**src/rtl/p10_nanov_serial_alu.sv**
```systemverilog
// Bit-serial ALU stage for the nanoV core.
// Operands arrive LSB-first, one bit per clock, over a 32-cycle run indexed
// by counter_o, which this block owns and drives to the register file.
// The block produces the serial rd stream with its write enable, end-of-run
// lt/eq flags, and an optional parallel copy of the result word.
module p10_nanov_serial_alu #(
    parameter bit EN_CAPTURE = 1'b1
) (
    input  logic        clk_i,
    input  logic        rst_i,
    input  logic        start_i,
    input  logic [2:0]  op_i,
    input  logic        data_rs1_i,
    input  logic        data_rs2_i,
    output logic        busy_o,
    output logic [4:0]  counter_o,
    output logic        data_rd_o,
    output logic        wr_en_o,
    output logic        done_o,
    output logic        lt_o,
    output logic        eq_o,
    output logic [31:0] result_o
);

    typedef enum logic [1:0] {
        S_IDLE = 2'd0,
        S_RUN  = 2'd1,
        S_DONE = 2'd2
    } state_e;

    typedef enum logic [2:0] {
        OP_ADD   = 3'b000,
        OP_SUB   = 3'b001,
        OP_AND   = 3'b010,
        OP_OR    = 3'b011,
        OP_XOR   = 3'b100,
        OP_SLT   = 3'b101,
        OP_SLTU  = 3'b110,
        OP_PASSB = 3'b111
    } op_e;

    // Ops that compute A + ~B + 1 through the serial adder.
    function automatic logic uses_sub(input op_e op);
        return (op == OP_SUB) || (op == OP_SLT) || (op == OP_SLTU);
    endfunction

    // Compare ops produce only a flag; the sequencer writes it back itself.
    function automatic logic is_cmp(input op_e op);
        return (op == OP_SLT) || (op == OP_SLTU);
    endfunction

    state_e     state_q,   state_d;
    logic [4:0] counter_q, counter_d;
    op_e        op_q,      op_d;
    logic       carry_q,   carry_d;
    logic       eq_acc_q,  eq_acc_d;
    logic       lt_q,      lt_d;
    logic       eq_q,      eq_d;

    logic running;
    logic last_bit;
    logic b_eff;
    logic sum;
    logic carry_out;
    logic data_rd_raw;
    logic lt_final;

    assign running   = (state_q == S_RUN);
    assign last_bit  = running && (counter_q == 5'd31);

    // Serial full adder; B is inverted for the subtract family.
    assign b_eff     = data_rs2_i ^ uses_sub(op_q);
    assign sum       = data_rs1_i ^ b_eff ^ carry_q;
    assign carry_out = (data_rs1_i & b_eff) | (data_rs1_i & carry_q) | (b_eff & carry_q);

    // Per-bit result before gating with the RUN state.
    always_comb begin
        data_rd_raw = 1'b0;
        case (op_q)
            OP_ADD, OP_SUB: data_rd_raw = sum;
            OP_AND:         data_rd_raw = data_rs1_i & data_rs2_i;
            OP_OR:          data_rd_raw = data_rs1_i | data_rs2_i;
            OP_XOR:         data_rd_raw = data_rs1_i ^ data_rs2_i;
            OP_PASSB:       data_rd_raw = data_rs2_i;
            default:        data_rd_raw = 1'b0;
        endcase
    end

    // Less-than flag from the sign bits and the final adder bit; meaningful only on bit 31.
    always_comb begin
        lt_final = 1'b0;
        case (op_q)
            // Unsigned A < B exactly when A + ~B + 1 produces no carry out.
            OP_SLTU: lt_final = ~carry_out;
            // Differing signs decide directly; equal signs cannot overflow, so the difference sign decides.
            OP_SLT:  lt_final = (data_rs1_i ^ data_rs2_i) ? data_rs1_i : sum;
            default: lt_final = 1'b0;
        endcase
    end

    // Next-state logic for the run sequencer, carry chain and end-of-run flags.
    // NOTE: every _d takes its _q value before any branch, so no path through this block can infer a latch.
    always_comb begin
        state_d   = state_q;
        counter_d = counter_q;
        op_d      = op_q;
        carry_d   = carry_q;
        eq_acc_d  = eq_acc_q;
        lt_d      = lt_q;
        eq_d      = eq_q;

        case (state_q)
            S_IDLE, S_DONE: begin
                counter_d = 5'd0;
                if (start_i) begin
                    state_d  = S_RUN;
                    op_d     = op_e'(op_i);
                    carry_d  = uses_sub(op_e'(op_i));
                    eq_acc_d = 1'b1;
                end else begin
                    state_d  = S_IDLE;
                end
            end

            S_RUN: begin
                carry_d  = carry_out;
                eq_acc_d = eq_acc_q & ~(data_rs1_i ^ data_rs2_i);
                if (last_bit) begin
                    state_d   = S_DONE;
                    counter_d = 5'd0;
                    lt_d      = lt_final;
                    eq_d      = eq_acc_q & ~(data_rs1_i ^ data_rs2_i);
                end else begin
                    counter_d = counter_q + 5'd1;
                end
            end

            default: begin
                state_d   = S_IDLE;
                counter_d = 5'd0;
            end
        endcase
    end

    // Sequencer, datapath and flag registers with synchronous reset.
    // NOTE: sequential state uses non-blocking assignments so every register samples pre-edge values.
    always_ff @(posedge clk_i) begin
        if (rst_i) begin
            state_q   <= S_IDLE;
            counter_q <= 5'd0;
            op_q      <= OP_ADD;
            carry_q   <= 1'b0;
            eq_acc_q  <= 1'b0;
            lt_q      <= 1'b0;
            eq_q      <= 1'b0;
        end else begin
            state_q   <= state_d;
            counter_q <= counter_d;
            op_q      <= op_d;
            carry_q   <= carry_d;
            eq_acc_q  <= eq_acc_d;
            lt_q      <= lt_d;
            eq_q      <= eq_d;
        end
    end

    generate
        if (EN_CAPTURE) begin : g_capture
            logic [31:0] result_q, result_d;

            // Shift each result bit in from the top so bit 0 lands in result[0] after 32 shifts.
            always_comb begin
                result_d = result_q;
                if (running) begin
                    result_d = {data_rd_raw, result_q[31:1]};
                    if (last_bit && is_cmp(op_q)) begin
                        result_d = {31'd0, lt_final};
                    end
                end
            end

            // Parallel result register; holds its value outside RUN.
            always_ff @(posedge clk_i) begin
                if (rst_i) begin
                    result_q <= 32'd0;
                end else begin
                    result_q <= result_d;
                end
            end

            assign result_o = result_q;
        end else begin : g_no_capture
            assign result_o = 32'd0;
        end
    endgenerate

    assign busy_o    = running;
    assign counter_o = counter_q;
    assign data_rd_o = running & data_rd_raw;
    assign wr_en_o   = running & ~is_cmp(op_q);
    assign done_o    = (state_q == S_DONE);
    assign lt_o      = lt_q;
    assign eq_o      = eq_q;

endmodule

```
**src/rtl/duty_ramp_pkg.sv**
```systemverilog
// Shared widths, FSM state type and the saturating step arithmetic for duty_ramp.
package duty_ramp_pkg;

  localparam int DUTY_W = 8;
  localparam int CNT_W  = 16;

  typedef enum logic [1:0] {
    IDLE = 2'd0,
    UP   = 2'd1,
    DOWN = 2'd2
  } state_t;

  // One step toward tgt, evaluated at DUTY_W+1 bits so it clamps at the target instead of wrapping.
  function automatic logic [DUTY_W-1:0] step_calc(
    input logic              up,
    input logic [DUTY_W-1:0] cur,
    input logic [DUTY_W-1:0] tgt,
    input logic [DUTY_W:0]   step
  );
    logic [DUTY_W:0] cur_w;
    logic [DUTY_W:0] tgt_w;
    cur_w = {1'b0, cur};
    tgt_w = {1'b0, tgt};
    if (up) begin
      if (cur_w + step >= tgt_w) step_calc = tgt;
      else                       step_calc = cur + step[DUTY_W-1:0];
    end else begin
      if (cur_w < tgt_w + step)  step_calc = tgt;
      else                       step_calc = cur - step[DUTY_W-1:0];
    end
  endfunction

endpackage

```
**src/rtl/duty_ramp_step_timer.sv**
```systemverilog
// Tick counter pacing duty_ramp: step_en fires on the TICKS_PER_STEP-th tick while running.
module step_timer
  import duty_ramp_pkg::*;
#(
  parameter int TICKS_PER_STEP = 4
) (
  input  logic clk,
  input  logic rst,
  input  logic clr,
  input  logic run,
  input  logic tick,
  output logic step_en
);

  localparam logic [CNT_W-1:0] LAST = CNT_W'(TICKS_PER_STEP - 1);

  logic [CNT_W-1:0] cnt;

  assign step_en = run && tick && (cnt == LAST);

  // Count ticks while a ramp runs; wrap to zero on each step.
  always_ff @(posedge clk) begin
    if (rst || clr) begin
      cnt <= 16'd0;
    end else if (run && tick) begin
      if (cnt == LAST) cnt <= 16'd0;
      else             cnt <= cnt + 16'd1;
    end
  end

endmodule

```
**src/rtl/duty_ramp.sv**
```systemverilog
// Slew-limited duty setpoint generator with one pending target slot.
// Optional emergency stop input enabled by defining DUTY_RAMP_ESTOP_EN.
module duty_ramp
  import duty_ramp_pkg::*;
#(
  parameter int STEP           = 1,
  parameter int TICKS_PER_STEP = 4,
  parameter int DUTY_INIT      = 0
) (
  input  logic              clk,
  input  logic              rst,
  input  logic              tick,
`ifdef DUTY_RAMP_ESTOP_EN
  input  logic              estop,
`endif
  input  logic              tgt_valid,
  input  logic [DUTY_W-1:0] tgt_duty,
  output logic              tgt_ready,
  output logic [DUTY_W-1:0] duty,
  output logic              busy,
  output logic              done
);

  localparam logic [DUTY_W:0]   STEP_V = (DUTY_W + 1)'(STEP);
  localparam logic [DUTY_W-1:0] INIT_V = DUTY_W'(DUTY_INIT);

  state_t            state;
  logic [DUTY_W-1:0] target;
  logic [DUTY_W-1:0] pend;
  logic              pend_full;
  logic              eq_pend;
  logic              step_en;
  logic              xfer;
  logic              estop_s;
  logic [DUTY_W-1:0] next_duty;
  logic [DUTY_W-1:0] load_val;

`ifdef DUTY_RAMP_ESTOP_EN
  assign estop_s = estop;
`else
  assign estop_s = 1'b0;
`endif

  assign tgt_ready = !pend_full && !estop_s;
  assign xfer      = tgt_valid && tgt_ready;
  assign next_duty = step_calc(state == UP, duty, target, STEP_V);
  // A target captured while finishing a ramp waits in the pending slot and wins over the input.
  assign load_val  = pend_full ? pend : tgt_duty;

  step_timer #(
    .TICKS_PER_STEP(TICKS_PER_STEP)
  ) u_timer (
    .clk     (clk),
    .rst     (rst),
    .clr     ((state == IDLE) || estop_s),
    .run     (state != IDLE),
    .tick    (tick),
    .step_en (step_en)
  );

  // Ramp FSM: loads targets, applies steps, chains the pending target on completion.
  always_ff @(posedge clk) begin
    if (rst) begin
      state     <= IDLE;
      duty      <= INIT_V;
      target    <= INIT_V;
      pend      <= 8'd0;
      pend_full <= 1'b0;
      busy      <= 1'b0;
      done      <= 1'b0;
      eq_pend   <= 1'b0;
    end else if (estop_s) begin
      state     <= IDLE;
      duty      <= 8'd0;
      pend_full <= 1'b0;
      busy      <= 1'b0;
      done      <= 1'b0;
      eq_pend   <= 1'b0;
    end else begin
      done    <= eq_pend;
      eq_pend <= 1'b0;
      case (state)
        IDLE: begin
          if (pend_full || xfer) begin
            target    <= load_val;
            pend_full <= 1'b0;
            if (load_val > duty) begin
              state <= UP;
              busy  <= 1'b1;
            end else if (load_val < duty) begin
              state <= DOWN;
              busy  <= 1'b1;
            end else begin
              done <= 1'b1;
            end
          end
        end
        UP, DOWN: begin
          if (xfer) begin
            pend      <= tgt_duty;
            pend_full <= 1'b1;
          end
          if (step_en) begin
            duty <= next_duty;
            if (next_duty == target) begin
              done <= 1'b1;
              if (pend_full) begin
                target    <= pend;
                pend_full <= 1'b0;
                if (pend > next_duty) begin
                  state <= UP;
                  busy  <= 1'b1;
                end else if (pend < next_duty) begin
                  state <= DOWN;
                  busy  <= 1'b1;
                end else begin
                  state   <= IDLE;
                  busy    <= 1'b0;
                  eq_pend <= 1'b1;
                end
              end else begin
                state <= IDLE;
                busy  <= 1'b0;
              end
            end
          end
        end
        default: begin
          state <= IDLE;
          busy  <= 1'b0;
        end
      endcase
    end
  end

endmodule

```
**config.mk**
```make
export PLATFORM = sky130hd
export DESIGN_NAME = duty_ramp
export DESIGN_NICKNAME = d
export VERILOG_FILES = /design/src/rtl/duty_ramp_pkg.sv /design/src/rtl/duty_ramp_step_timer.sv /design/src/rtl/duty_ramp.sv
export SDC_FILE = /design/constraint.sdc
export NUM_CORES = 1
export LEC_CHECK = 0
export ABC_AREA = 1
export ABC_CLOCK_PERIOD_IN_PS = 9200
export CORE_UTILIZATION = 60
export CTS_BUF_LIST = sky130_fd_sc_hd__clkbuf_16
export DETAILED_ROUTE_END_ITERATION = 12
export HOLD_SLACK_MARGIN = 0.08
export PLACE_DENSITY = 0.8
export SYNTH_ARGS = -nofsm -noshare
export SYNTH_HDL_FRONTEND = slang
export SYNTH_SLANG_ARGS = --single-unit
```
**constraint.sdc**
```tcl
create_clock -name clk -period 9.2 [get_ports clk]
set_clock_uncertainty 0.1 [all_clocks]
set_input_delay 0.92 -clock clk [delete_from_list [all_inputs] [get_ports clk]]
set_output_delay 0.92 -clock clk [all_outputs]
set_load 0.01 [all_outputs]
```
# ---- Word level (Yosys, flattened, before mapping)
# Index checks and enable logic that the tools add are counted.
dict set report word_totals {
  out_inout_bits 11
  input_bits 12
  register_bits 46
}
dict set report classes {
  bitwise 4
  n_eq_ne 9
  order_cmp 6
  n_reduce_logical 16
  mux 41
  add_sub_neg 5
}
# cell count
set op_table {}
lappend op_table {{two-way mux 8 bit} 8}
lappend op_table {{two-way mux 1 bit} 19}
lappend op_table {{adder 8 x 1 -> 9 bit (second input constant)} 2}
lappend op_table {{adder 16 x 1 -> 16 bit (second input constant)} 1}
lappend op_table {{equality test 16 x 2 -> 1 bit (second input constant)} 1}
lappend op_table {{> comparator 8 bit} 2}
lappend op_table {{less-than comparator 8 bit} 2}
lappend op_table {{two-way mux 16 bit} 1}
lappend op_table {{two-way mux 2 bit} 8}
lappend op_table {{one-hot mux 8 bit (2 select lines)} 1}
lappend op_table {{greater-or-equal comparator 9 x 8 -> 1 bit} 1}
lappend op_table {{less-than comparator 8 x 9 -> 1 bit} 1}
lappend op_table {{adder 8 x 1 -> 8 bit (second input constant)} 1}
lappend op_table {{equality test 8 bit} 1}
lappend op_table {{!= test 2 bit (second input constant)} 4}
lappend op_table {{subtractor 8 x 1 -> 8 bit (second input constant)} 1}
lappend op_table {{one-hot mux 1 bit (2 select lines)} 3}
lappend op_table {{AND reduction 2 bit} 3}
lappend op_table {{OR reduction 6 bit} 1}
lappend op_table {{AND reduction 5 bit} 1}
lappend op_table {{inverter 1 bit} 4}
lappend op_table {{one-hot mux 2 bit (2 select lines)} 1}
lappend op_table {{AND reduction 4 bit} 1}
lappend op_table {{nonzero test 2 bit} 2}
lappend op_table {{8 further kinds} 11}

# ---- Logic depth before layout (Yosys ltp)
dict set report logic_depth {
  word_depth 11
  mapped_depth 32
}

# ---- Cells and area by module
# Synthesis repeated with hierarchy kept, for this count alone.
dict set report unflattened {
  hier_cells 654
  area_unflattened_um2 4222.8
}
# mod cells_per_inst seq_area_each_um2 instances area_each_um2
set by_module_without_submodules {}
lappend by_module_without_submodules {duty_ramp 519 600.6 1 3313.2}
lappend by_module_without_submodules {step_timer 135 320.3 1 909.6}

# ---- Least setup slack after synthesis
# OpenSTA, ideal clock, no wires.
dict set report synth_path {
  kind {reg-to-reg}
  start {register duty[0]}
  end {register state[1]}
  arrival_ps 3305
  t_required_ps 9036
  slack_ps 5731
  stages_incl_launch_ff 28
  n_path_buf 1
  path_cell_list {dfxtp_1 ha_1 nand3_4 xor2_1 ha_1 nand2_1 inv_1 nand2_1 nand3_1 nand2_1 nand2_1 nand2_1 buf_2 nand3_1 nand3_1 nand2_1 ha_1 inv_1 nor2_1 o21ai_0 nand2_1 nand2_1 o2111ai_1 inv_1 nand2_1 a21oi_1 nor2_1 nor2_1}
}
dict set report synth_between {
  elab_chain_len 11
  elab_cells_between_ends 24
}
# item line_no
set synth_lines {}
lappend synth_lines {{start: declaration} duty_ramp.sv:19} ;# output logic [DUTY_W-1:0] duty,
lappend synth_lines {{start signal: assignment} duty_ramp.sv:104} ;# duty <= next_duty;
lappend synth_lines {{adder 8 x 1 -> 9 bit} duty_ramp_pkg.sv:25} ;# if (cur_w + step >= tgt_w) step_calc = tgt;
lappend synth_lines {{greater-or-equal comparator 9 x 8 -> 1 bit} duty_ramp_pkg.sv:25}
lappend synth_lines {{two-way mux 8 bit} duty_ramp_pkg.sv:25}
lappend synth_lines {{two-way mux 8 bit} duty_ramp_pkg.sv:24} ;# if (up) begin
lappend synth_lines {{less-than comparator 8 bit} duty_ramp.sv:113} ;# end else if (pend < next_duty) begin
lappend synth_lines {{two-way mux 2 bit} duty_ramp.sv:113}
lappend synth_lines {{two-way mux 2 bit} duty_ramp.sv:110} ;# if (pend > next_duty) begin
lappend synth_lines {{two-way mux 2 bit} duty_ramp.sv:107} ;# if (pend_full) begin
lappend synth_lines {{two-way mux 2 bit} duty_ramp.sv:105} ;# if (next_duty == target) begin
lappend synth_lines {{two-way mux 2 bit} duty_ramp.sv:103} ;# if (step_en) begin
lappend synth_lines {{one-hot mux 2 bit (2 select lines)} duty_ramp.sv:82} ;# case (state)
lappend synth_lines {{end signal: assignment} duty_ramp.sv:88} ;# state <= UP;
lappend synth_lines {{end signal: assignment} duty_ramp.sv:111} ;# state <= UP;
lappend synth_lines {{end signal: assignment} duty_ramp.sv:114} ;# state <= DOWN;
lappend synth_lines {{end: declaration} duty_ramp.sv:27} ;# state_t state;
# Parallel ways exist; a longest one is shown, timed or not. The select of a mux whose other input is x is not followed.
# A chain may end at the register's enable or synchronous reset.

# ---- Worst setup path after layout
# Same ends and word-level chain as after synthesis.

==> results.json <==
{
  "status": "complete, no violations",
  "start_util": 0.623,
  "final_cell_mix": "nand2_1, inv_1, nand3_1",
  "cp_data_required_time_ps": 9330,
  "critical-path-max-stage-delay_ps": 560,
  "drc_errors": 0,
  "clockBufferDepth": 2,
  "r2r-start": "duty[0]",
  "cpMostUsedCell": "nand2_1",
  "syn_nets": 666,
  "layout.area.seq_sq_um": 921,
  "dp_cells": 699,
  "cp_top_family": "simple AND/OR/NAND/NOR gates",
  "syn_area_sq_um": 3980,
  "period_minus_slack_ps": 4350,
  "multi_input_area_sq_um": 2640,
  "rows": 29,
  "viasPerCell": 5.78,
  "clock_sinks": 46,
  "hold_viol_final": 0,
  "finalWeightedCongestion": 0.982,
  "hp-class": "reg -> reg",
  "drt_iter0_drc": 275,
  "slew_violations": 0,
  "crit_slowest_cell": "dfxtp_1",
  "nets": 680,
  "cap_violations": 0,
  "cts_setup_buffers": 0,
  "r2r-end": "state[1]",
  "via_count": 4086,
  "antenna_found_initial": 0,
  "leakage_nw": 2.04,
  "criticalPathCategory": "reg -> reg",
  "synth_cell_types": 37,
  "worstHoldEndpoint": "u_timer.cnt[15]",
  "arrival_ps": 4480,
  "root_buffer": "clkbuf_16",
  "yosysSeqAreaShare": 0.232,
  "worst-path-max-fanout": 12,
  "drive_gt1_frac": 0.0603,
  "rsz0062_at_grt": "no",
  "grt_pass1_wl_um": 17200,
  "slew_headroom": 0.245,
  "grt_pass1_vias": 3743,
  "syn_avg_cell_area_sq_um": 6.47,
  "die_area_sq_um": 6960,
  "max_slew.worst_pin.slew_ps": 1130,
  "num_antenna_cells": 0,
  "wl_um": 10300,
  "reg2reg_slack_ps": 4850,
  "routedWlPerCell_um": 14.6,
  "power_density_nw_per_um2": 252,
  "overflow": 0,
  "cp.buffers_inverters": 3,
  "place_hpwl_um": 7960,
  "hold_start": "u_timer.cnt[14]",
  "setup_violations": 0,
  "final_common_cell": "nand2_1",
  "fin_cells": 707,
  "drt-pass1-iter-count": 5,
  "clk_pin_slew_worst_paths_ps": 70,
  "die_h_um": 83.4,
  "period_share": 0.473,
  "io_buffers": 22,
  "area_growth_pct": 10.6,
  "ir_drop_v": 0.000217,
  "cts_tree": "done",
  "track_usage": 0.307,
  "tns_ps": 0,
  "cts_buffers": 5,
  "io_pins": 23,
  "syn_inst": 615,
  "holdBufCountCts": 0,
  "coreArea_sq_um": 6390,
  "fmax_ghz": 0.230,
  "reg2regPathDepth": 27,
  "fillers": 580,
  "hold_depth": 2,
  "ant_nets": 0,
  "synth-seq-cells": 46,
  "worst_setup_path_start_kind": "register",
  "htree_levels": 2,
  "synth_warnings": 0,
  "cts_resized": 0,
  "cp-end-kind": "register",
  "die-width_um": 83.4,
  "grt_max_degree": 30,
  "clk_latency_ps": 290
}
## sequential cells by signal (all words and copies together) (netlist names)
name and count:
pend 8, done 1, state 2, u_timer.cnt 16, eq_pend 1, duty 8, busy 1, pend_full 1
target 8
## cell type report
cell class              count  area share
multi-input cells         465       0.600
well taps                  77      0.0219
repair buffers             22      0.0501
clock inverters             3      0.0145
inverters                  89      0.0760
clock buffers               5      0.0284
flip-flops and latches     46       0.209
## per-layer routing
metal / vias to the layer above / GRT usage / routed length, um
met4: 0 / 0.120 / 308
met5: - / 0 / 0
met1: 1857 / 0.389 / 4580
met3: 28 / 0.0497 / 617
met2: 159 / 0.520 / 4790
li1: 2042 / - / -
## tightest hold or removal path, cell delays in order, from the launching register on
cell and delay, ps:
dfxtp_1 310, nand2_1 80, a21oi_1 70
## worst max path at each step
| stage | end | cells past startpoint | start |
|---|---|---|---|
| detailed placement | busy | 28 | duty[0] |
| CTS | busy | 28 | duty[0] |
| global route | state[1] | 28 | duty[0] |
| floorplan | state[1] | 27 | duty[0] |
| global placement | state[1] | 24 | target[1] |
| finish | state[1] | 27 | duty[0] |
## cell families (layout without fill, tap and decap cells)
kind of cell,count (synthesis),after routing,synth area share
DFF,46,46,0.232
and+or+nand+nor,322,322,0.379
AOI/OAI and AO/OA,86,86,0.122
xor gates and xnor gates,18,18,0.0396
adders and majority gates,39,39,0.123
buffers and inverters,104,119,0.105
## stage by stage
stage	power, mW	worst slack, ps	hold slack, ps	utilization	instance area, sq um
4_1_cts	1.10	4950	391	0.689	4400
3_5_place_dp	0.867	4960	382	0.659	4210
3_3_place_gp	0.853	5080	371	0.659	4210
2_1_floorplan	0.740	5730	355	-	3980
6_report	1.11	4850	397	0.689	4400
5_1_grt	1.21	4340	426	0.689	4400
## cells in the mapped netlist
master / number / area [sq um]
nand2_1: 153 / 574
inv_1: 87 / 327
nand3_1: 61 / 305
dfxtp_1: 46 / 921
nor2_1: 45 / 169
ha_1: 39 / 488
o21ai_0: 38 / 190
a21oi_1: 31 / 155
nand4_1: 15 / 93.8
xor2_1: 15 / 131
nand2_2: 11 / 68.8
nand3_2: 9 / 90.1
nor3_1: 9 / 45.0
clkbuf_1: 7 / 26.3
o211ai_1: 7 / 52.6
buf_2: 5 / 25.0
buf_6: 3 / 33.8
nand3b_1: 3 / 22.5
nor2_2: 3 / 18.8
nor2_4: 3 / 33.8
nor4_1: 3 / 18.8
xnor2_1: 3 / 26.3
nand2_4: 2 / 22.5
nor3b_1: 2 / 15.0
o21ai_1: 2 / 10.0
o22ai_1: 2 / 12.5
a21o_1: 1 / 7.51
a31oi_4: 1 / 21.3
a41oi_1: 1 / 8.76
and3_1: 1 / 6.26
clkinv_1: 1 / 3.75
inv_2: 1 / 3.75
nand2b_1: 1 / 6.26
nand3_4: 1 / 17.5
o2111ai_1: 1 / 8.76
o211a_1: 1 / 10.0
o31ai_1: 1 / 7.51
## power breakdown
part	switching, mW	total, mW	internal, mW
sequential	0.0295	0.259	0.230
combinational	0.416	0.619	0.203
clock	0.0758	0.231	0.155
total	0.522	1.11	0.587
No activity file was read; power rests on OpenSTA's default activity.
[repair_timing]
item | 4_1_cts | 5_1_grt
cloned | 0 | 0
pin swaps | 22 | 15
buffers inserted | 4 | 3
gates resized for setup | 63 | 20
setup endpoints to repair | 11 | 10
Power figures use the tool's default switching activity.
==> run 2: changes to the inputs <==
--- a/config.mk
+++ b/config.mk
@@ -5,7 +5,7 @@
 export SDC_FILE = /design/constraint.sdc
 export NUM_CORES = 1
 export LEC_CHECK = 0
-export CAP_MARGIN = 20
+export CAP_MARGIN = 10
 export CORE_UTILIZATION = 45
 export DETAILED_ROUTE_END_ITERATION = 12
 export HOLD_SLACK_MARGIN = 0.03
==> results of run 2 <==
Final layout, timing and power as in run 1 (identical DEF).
☆ ☆ ☆
> [DESCRIPTION OF THE TASK]: Some lines above contain the word "OpenSTA". Copy each of them.

> [ANSWER SPACE]:
# OpenSTA, ideal clock, no wires.
No activity file was read; power rests on OpenSTA's default activity.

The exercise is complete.